Problem to solve:
Across the entries below, how many lines include "that"? Give the number and nothing else.

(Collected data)
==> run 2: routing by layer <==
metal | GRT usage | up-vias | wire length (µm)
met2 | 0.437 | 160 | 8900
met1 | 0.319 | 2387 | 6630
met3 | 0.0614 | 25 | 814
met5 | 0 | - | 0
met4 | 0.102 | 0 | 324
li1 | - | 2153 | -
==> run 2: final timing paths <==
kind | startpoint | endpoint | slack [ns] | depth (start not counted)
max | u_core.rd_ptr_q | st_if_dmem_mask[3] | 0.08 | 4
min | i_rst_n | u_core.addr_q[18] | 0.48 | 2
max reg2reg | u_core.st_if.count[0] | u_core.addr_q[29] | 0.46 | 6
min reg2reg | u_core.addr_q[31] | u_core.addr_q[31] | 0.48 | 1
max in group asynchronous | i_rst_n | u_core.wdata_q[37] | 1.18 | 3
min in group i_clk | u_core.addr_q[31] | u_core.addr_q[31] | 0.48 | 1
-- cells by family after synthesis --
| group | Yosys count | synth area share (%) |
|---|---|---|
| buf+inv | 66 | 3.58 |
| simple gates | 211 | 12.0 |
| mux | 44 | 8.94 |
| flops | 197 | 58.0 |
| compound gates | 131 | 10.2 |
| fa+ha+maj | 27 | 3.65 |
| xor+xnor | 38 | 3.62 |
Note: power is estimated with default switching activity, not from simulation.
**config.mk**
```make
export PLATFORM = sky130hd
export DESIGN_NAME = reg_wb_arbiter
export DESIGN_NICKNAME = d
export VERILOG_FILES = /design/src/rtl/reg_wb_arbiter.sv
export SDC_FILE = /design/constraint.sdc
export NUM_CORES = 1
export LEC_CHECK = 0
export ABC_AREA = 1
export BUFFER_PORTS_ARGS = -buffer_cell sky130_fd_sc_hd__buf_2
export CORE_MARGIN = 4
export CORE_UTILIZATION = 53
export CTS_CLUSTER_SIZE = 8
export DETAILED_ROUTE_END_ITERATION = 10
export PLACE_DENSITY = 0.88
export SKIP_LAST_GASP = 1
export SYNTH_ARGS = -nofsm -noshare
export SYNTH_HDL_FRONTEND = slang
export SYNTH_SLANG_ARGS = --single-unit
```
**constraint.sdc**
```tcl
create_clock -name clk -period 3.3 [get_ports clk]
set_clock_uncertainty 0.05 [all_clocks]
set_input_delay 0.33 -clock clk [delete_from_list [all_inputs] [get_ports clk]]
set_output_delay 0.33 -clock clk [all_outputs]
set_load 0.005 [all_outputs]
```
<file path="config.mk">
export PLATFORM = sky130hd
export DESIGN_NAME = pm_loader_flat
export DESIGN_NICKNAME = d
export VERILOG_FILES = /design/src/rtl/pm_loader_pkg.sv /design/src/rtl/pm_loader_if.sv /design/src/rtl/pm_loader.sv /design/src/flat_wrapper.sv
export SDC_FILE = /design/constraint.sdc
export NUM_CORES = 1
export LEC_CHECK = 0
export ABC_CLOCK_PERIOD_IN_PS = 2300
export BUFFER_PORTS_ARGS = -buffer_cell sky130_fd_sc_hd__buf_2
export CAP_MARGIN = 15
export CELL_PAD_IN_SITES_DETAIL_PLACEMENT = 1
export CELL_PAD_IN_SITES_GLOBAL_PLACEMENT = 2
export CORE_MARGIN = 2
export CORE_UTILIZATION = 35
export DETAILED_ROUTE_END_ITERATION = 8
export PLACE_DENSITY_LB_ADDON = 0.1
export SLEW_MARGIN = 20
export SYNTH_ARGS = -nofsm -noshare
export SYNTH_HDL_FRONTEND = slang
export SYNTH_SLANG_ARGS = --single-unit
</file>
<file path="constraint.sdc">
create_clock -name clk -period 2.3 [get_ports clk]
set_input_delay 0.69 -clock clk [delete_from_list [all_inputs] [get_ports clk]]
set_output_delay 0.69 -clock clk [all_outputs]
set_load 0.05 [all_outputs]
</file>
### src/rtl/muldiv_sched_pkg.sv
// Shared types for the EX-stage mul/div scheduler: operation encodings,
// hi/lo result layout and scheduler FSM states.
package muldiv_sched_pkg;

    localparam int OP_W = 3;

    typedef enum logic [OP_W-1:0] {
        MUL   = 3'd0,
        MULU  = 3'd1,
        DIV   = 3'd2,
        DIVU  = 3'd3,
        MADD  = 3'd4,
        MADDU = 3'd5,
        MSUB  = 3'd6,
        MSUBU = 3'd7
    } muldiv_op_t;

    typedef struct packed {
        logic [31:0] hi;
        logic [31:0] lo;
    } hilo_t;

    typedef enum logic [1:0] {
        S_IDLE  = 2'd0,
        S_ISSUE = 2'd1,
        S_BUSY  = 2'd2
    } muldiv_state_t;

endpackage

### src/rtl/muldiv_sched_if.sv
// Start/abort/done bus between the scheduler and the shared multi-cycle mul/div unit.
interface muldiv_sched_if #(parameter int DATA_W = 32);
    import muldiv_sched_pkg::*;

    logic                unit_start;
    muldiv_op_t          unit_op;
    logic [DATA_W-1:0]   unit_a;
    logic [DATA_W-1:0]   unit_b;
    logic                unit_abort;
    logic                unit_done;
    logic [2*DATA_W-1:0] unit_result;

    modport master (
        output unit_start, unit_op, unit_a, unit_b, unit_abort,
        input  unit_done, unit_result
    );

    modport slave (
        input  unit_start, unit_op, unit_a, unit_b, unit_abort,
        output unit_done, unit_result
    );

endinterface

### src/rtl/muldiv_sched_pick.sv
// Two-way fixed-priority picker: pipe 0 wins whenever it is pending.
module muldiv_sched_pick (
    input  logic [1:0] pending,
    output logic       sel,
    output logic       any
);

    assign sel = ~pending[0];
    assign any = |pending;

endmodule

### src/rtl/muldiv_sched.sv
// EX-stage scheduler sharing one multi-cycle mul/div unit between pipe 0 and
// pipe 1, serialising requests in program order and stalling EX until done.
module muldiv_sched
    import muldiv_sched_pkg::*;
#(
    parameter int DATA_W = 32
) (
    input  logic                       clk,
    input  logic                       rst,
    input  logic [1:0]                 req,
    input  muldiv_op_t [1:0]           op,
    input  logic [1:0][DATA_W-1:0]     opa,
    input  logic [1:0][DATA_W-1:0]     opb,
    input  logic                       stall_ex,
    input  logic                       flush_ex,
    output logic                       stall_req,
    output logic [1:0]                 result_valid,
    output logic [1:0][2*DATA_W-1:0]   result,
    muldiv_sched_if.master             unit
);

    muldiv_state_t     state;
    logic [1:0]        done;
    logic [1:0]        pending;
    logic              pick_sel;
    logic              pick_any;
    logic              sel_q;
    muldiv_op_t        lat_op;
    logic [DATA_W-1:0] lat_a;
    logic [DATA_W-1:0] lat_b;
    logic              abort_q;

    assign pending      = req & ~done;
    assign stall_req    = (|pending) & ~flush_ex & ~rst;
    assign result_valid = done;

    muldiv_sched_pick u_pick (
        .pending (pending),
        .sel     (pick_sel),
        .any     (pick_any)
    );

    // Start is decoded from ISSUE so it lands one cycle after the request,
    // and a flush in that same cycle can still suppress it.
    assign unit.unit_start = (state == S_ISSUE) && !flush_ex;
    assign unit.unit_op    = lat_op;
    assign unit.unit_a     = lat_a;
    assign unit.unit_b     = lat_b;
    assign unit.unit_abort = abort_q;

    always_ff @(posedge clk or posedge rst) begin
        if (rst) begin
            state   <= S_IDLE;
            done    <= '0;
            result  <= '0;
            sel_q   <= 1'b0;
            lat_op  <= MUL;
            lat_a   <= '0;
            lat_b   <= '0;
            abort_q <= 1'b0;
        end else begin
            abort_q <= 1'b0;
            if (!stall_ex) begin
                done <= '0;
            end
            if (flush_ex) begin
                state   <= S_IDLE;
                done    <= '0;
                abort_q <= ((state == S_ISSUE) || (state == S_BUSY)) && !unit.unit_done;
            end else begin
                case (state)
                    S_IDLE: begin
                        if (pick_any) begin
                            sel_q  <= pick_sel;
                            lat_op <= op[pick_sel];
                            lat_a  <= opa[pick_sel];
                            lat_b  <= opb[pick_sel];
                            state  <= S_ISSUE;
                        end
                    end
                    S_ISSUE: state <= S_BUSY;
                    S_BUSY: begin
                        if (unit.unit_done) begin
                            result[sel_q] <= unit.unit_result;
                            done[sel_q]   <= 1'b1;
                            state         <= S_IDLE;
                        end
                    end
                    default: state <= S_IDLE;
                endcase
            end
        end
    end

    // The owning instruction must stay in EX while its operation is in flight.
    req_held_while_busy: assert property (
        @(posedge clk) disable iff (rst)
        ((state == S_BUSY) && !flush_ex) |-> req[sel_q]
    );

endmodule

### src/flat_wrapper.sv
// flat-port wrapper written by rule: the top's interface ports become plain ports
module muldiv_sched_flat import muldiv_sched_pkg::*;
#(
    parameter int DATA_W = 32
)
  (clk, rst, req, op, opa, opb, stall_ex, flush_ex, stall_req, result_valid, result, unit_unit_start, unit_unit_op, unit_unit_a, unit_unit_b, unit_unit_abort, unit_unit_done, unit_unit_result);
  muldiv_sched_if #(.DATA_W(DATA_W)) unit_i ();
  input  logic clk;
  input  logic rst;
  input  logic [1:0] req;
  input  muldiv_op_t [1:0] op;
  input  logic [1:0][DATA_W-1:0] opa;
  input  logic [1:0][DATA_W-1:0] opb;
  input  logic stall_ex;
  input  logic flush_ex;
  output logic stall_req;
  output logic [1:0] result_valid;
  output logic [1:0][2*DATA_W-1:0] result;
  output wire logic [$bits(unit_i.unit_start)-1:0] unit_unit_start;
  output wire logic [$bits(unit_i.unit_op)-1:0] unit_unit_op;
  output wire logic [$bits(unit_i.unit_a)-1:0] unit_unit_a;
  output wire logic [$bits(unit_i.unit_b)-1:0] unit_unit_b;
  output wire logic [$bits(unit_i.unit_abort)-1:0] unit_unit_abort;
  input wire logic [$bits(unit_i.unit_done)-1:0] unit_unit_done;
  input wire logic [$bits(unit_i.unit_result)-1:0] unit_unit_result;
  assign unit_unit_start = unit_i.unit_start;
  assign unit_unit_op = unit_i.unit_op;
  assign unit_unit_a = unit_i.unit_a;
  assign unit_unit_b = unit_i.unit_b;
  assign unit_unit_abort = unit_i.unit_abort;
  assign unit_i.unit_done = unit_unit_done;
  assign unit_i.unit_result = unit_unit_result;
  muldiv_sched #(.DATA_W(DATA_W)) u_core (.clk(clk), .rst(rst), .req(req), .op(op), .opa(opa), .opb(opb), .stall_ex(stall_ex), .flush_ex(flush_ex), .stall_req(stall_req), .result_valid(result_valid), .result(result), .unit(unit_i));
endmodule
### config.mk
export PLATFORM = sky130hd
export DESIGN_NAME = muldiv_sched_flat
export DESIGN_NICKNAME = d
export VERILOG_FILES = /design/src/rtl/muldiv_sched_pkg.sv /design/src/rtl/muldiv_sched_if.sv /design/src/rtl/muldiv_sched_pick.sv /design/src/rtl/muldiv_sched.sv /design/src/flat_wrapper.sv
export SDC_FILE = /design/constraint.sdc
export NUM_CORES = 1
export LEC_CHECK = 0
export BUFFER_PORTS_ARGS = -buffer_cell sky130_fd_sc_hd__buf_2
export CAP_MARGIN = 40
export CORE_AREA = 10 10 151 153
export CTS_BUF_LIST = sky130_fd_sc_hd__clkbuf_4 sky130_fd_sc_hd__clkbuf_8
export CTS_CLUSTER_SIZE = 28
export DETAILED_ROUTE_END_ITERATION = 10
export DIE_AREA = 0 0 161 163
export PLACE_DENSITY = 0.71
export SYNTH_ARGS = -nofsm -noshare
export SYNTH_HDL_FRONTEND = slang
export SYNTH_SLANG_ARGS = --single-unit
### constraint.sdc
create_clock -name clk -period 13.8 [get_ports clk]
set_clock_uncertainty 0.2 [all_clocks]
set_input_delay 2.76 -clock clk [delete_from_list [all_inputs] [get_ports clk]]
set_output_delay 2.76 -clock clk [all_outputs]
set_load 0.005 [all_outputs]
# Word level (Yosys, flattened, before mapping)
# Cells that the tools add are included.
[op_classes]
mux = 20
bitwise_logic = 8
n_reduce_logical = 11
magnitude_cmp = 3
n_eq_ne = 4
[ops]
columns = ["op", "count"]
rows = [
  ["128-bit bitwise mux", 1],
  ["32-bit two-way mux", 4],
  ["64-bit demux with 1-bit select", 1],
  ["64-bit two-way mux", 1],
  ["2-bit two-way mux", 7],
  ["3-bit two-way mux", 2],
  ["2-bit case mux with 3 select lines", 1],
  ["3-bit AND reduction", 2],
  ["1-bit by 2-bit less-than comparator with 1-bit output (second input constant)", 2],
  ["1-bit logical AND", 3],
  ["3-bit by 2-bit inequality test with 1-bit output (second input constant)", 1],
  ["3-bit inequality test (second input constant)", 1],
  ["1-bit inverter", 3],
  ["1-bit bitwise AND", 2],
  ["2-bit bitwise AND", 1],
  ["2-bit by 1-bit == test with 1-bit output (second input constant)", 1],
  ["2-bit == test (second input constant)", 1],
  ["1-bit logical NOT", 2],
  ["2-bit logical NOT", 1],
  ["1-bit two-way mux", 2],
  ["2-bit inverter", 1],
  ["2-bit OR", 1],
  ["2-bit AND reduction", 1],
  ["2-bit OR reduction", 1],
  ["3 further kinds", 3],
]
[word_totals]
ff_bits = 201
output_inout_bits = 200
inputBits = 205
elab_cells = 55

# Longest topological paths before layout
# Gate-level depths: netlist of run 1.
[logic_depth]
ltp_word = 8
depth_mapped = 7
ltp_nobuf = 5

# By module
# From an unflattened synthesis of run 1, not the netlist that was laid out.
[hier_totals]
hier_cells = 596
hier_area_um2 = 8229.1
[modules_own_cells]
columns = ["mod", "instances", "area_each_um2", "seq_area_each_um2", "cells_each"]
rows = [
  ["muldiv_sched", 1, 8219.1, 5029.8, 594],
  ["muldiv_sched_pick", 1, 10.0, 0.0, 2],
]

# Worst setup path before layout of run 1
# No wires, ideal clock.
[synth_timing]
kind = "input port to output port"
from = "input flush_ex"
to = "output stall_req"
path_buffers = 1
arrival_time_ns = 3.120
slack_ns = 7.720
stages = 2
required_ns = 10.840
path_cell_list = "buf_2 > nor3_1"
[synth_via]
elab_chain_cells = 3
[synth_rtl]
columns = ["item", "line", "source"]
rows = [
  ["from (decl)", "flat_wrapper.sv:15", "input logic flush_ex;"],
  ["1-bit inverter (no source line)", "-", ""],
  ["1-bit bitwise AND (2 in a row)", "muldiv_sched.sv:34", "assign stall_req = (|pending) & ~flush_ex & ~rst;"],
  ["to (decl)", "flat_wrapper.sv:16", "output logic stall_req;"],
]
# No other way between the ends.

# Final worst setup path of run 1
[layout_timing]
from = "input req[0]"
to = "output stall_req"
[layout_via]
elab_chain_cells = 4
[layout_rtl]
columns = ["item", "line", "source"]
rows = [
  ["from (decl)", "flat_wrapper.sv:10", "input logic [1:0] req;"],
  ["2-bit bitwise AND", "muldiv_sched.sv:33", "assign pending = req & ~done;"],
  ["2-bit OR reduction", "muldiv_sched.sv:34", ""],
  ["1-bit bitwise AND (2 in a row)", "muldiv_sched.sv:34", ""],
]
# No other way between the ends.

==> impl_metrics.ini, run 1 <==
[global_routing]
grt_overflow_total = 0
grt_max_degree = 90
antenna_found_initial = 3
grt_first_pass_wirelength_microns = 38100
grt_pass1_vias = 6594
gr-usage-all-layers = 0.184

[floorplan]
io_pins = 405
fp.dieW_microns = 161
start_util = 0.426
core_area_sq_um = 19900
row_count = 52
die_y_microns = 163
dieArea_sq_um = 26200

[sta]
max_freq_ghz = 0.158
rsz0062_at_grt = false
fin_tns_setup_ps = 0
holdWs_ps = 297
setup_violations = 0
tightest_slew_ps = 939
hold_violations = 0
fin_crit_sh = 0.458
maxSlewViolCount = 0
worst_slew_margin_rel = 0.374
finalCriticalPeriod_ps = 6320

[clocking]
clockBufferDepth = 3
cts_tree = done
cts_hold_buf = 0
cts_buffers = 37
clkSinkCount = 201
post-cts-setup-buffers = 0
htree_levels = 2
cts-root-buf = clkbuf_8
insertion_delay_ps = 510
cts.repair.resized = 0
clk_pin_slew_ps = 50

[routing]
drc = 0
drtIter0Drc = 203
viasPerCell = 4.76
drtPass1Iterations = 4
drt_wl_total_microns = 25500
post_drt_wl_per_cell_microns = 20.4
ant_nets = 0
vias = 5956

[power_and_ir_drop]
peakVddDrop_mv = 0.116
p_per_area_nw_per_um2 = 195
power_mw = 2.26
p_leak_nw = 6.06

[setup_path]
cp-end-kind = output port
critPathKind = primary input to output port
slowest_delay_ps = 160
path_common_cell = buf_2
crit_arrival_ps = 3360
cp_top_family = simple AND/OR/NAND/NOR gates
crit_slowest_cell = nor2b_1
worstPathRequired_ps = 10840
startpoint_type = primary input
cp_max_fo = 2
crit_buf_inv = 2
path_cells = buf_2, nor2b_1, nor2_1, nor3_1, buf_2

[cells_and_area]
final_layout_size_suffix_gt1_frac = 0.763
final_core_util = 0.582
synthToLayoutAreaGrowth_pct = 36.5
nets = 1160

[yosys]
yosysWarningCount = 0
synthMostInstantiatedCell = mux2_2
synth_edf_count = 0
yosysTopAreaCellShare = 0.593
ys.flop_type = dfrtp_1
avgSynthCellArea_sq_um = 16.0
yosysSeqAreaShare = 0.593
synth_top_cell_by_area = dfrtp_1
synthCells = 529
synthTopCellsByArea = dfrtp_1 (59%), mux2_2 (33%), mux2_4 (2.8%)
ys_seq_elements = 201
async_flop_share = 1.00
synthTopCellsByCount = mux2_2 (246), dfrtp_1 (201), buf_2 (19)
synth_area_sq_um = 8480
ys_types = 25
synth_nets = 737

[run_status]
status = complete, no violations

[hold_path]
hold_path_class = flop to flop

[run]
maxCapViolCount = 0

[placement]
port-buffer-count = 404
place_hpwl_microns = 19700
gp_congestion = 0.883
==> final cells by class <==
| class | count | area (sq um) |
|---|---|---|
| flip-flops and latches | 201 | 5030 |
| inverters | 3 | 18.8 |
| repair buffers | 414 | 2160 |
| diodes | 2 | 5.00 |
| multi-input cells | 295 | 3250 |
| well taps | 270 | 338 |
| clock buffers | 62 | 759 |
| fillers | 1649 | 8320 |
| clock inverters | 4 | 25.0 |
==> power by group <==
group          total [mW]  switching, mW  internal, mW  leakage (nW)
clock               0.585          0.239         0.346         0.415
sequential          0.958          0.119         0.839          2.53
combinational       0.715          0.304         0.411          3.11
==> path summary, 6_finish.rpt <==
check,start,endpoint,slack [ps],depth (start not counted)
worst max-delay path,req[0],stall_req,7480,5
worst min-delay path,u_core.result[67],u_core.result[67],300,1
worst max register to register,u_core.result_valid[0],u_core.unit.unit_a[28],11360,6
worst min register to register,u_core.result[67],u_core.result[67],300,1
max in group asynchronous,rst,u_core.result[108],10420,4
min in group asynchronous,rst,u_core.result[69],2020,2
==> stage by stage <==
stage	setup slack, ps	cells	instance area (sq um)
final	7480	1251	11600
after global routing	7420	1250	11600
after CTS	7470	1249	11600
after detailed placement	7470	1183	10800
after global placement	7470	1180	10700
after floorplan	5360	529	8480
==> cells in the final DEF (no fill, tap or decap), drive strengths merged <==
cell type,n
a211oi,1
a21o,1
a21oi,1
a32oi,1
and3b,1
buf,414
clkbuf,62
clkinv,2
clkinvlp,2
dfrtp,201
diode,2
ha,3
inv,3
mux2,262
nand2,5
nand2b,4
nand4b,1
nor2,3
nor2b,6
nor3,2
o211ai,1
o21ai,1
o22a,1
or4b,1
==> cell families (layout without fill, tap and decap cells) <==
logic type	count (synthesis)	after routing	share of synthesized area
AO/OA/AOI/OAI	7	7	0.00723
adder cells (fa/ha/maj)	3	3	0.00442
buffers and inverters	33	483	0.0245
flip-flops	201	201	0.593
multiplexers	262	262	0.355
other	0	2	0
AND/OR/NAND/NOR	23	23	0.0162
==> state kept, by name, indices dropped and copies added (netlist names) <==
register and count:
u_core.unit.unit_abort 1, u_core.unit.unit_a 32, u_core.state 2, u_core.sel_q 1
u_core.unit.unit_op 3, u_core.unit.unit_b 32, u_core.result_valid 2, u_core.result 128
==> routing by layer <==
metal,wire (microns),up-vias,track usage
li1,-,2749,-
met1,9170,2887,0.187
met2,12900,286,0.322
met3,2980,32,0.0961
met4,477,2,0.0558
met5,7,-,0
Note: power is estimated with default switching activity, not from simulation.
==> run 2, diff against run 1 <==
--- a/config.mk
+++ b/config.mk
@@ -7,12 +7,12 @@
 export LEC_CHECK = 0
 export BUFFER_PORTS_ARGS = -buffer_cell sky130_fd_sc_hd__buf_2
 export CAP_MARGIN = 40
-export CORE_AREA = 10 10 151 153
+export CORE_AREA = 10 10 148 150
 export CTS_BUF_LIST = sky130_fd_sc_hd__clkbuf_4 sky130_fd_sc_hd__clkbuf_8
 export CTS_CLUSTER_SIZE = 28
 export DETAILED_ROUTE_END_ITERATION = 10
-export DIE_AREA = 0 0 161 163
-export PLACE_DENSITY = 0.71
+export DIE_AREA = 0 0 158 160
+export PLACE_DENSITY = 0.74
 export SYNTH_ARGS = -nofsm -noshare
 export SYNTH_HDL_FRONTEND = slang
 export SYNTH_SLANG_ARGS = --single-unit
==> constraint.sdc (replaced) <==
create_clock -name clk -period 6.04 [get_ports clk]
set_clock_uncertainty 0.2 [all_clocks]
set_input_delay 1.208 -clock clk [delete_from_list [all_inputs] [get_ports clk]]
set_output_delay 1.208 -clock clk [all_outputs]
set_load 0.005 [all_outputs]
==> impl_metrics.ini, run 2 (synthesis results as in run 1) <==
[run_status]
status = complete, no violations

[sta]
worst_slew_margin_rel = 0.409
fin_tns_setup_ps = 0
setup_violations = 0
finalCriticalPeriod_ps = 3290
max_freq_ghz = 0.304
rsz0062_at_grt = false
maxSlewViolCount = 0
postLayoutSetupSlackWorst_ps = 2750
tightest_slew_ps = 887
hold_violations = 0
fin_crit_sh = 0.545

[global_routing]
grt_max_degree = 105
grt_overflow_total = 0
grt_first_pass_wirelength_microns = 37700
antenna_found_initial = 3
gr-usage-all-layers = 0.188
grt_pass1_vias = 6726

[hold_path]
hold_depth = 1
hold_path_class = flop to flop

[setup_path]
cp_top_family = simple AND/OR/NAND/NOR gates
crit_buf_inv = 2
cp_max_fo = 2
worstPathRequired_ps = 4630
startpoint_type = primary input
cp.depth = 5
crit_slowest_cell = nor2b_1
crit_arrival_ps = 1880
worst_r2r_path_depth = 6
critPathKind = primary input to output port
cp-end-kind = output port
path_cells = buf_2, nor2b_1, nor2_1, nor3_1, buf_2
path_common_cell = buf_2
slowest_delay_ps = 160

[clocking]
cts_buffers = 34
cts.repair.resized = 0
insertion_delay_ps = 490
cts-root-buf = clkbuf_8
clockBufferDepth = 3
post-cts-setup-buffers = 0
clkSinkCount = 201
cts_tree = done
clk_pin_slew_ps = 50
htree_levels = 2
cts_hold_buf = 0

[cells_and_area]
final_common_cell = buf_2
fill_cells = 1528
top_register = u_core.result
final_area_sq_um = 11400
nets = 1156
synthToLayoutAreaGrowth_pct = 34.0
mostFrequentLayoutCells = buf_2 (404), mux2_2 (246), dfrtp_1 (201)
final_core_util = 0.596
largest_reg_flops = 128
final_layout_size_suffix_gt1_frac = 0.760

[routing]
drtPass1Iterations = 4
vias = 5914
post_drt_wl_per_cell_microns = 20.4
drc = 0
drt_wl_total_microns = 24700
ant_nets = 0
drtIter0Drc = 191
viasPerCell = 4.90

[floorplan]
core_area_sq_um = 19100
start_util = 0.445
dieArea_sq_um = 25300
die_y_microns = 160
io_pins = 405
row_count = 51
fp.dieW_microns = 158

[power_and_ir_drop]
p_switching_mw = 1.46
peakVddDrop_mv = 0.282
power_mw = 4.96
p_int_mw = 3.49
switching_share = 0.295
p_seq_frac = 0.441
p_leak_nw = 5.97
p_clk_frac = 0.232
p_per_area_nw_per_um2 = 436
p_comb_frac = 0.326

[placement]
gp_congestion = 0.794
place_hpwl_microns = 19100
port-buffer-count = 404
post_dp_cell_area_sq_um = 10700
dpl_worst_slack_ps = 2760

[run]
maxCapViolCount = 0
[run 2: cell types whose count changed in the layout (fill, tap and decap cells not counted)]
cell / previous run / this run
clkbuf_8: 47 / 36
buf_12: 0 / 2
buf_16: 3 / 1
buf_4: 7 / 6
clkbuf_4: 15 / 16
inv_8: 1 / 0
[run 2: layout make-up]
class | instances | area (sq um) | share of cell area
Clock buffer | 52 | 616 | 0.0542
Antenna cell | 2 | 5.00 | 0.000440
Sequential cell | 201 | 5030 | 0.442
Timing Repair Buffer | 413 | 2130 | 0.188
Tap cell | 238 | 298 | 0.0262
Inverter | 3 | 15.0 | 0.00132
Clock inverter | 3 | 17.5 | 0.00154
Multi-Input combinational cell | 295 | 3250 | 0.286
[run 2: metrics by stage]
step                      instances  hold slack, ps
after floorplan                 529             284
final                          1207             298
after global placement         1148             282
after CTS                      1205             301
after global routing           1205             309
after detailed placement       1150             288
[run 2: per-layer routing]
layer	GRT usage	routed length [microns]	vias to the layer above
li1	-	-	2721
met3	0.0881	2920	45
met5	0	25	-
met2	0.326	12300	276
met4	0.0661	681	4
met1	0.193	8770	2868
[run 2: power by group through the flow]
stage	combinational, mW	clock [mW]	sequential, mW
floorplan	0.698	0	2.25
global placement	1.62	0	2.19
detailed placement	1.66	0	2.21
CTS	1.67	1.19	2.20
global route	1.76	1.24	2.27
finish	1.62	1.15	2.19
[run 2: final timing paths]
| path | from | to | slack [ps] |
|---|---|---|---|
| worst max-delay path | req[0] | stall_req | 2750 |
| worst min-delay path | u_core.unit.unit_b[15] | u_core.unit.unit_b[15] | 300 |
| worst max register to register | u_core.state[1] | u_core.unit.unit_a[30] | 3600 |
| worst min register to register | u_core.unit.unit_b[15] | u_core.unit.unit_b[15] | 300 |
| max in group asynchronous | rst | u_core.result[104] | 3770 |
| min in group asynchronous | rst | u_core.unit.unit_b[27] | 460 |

Exercise response:
3